But BPI’s declarations were hard to square with its expectations from the investment, which made no financial sense. It wanted to earn substantially higher returns than from a low-risk bond, but without taking extra risk.

Now consider Goldman’s Abacus 2007-AC1 deal at the centre of the SEC probe. At first glance, Goldman’s argument that the clients involved — Germany’s IKB and the UK’s Royal Bank of Scotland — were sophisticated is much stronger than in the Barclays-BPI spat. Both IKB and RBS themselves repackaged subprime assets for sale.

Yet the willingness of IKB and RBS to hold triple-A rated subprime synthetic CDOs was as financially nonsensical as BPI’s investment objectives. Like BPI, they saw themselves as cautious bankers using derivatives to generate additional returns for minimal risk.
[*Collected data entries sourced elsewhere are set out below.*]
$ cat config.mk
export PLATFORM = sky130hd
export DESIGN_NAME = io_uart_tx
export DESIGN_NICKNAME = d
export VERILOG_FILES = /design/src/rtl/io_uart_pkg.sv /design/src/rtl/io_tx_fifo.sv /design/src/rtl/io_uart_tx.sv
export SDC_FILE = /design/constraint.sdc
export NUM_CORES = 1
export LEC_CHECK = 0
export ABC_AREA = 1
export BUFFER_PORTS_ARGS = -buffer_cell sky130_fd_sc_hd__buf_2
export CAP_MARGIN = 20
export CELL_PAD_IN_SITES_DETAIL_PLACEMENT = 0
export CELL_PAD_IN_SITES_GLOBAL_PLACEMENT = 1
export CORE_MARGIN = 4
export CORE_UTILIZATION = 42
export DETAILED_ROUTE_END_ITERATION = 16
export PLACE_DENSITY = 0.83
export SLEW_MARGIN = 10
export SYNTH_ARGS = -nofsm -noshare
export SYNTH_HDL_FRONTEND = slang
export SYNTH_HIERARCHICAL = 1
export SYNTH_SLANG_ARGS = --single-unit
$ cat constraint.sdc
create_clock -name clk -period 5.07 [get_ports clk]
set_input_delay 1.521 -clock clk [delete_from_list [all_inputs] [get_ports clk]]
set_output_delay 1.521 -clock clk [all_outputs]
set_load 0.03 [all_outputs]
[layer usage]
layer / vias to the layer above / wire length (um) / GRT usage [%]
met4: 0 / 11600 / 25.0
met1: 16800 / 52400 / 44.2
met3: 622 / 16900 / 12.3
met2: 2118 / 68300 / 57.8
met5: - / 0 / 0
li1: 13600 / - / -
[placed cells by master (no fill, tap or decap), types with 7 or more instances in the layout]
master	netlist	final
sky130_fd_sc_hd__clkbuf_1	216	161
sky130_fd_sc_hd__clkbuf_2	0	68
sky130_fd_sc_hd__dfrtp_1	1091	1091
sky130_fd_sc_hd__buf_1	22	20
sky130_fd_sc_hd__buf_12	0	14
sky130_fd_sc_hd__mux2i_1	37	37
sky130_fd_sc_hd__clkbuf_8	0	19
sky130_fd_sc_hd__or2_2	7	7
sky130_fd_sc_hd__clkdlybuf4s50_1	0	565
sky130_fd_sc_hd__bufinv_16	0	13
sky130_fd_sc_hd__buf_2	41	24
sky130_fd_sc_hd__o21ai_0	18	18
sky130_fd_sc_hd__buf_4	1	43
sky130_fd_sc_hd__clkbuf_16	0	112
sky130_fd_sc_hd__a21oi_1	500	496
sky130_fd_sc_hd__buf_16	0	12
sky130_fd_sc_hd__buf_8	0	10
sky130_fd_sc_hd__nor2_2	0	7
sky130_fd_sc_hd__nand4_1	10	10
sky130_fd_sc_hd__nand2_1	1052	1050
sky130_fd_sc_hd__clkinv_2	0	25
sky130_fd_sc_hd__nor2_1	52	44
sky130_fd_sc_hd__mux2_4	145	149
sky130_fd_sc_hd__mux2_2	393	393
## src/rtl/spi_frame_master.sv

```systemverilog
// SPI frame master: one DATA_W-bit word per valid/ready handshake, sent MSB-first as whole
// bytes inside a single ss-low window, with MISO captured into o_rx_data over the same frame.
module spi_frame_master #(
  parameter int DATA_W     = 14,
  parameter int CLK_DIV    = 4,
  parameter int GAP_CYCLES = 2,
  parameter bit CPOL       = 1'b0,
  parameter bit CPHA       = 1'b0
) (
  input  logic              clk,
  input  logic              reset,
  input  logic              i_valid,
  input  logic [DATA_W-1:0] i_data,
  output logic              o_ready,
  input  logic              i_abort,
  output logic              o_busy,
  output logic              o_done,
  output logic              o_aborted,
  output logic [DATA_W-1:0] o_rx_data,
  output logic              sclk,
  output logic              mosi,
  input  logic              miso,
  output logic              ss
);

  localparam int NUM_BYTES = (DATA_W + 7) / 8;
  localparam int FRAME_W   = NUM_BYTES * 8;
  localparam int CNT_MAX   = (2 * CLK_DIV > GAP_CYCLES) ? 2 * CLK_DIV : GAP_CYCLES;
  localparam int CNT_W     = (CNT_MAX > 1) ? $clog2(CNT_MAX) : 1;
  localparam int BYTE_W    = (NUM_BYTES > 1) ? $clog2(NUM_BYTES) : 1;

  localparam logic [CNT_W-1:0]  HALF_LAST = CNT_W'(CLK_DIV - 1);
  localparam logic [CNT_W-1:0]  HALF_LEN  = CNT_W'(CLK_DIV);
  localparam logic [CNT_W-1:0]  BIT_LAST  = CNT_W'(2 * CLK_DIV - 1);
  localparam logic [CNT_W-1:0]  GAP_LAST  = CNT_W'(GAP_CYCLES - 1);
  localparam logic [BYTE_W-1:0] LAST_BYTE = BYTE_W'(NUM_BYTES - 1);
  // sclk level during the first half of every bit; the second half is its inverse.
  localparam logic PHASE_A = CPOL ^ CPHA;

  typedef enum logic [2:0] {
    S_IDLE,
    S_SETUP,
    S_SHIFT,
    S_GAP,
    S_HOLD
  } state_t;

  state_t              state_q, state_d;
  logic [CNT_W-1:0]    cnt_q, cnt_d;
  logic [2:0]          bit_q, bit_d;
  logic [BYTE_W-1:0]   byte_q, byte_d;
  logic [FRAME_W-1:0]  tx_q, tx_d;
  logic [DATA_W-1:0]   rx_q, rx_d;
  logic [DATA_W-1:0]   rx_data_d;
  logic                done_d, aborted_d;
  logic                ss_d, sclk_d, mosi_d;

  always_comb begin
    // NOTE: every signal gets a default before any branch, so no latch is inferred.
    state_d   = state_q;
    cnt_d     = cnt_q + 1'b1;
    bit_d     = bit_q;
    byte_d    = byte_q;
    tx_d      = tx_q;
    rx_d      = rx_q;
    rx_data_d = o_rx_data;
    done_d    = 1'b0;
    aborted_d = 1'b0;

    unique case (state_q)
      S_IDLE: begin
        cnt_d = '0;
        if (i_valid) begin
          state_d = S_SETUP;
          tx_d    = FRAME_W'(i_data);
          bit_d   = '0;
          byte_d  = '0;
        end
      end
      S_SETUP: begin
        if (cnt_q == HALF_LAST) begin
          state_d = S_SHIFT;
          cnt_d   = '0;
        end
      end
      S_SHIFT: begin
        // MISO is taken on the edge that moves sclk from phase A to phase B.
        if (cnt_q == HALF_LAST) rx_d = DATA_W'({rx_q, miso});
        if (cnt_q == BIT_LAST) begin
          cnt_d = '0;
          bit_d = bit_q + 3'd1;
          if (bit_q == 3'd7 && byte_q == LAST_BYTE) begin
            state_d = S_HOLD;
          end else begin
            tx_d = tx_q << 1;
            if (bit_q == 3'd7) begin
              byte_d  = byte_q + BYTE_W'(1);
              state_d = (GAP_CYCLES == 0) ? S_SHIFT : S_GAP;
            end
          end
        end
      end
      S_GAP: begin
        if (cnt_q == GAP_LAST) begin
          state_d = S_SHIFT;
          cnt_d   = '0;
        end
      end
      S_HOLD: begin
        if (cnt_q == HALF_LAST) begin
          state_d   = S_IDLE;
          cnt_d     = '0;
          done_d    = 1'b1;
          rx_data_d = rx_q;
        end
      end
      default: state_d = S_IDLE;
    endcase

    // Completion in the same cycle takes priority over an abort.
    if (i_abort && state_q != S_IDLE && !done_d) begin
      state_d   = S_IDLE;
      cnt_d     = '0;
      aborted_d = 1'b1;
    end

    ss_d   = (state_d == S_IDLE);
    sclk_d = (state_d == S_SHIFT) ? ((cnt_d < HALF_LEN) ? PHASE_A : ~PHASE_A) : CPOL;
    mosi_d = (state_d == S_IDLE) ? 1'b0 : tx_d[FRAME_W-1];
  end

  always_ff @(posedge clk) begin
    // NOTE: non-blocking assignments, so every register updates from pre-edge values.
    if (reset) begin
      state_q   <= S_IDLE;
      cnt_q     <= '0;
      bit_q     <= '0;
      byte_q    <= '0;
      // NOTE: the shift registers are a few flops, so they are reset with the rest of the state.
      tx_q      <= '0;
      rx_q      <= '0;
      o_rx_data <= '0;
      o_done    <= 1'b0;
      o_aborted <= 1'b0;
      o_busy    <= 1'b0;
      o_ready   <= 1'b1;
      ss        <= 1'b1;
      sclk      <= CPOL;
      mosi      <= 1'b0;
    end else begin
      state_q   <= state_d;
      cnt_q     <= cnt_d;
      bit_q     <= bit_d;
      byte_q    <= byte_d;
      tx_q      <= tx_d;
      rx_q      <= rx_d;
      o_rx_data <= rx_data_d;
      o_done    <= done_d;
      o_aborted <= aborted_d;
      o_busy    <= (state_d != S_IDLE);
      o_ready   <= (state_d == S_IDLE);
      ss        <= ss_d;
      sclk      <= sclk_d;
      mosi      <= mosi_d;
    end
  end

endmodule

```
Rating agencies had given triple-A status to synthetic CDOs. Investing in these kite-marked instruments was encouraged by Basel II banking regulations, even though they were severely mispriced for the risks. The regulatory framework removed the need for sophistication that the legal documentation demanded.

It stretches credulity to suggest that investors on each side of credit-bubble bets like this were evenly matched. But, as if by alchemy, the legal documentation deemed unsophisticated clients sophisticated.

So who is a real sophisticated investor? A good candidate would be John Paulson, the hedge fund manager who plays a starring role in the Goldman lawsuit. He made $6 billion by betting against subprime mortgages and banks like IKB and RBS that invested in them. Paulson understood how ratings and regulatory pressures to buy subprime CDOs had turned his counterparties into fools. After all, it is hard to see how genuinely sophisticated investors would have allowed regulatory capital arbitrage to lure them into a gambling den where genuine sophisticates like Paulson could relieve them of their capital.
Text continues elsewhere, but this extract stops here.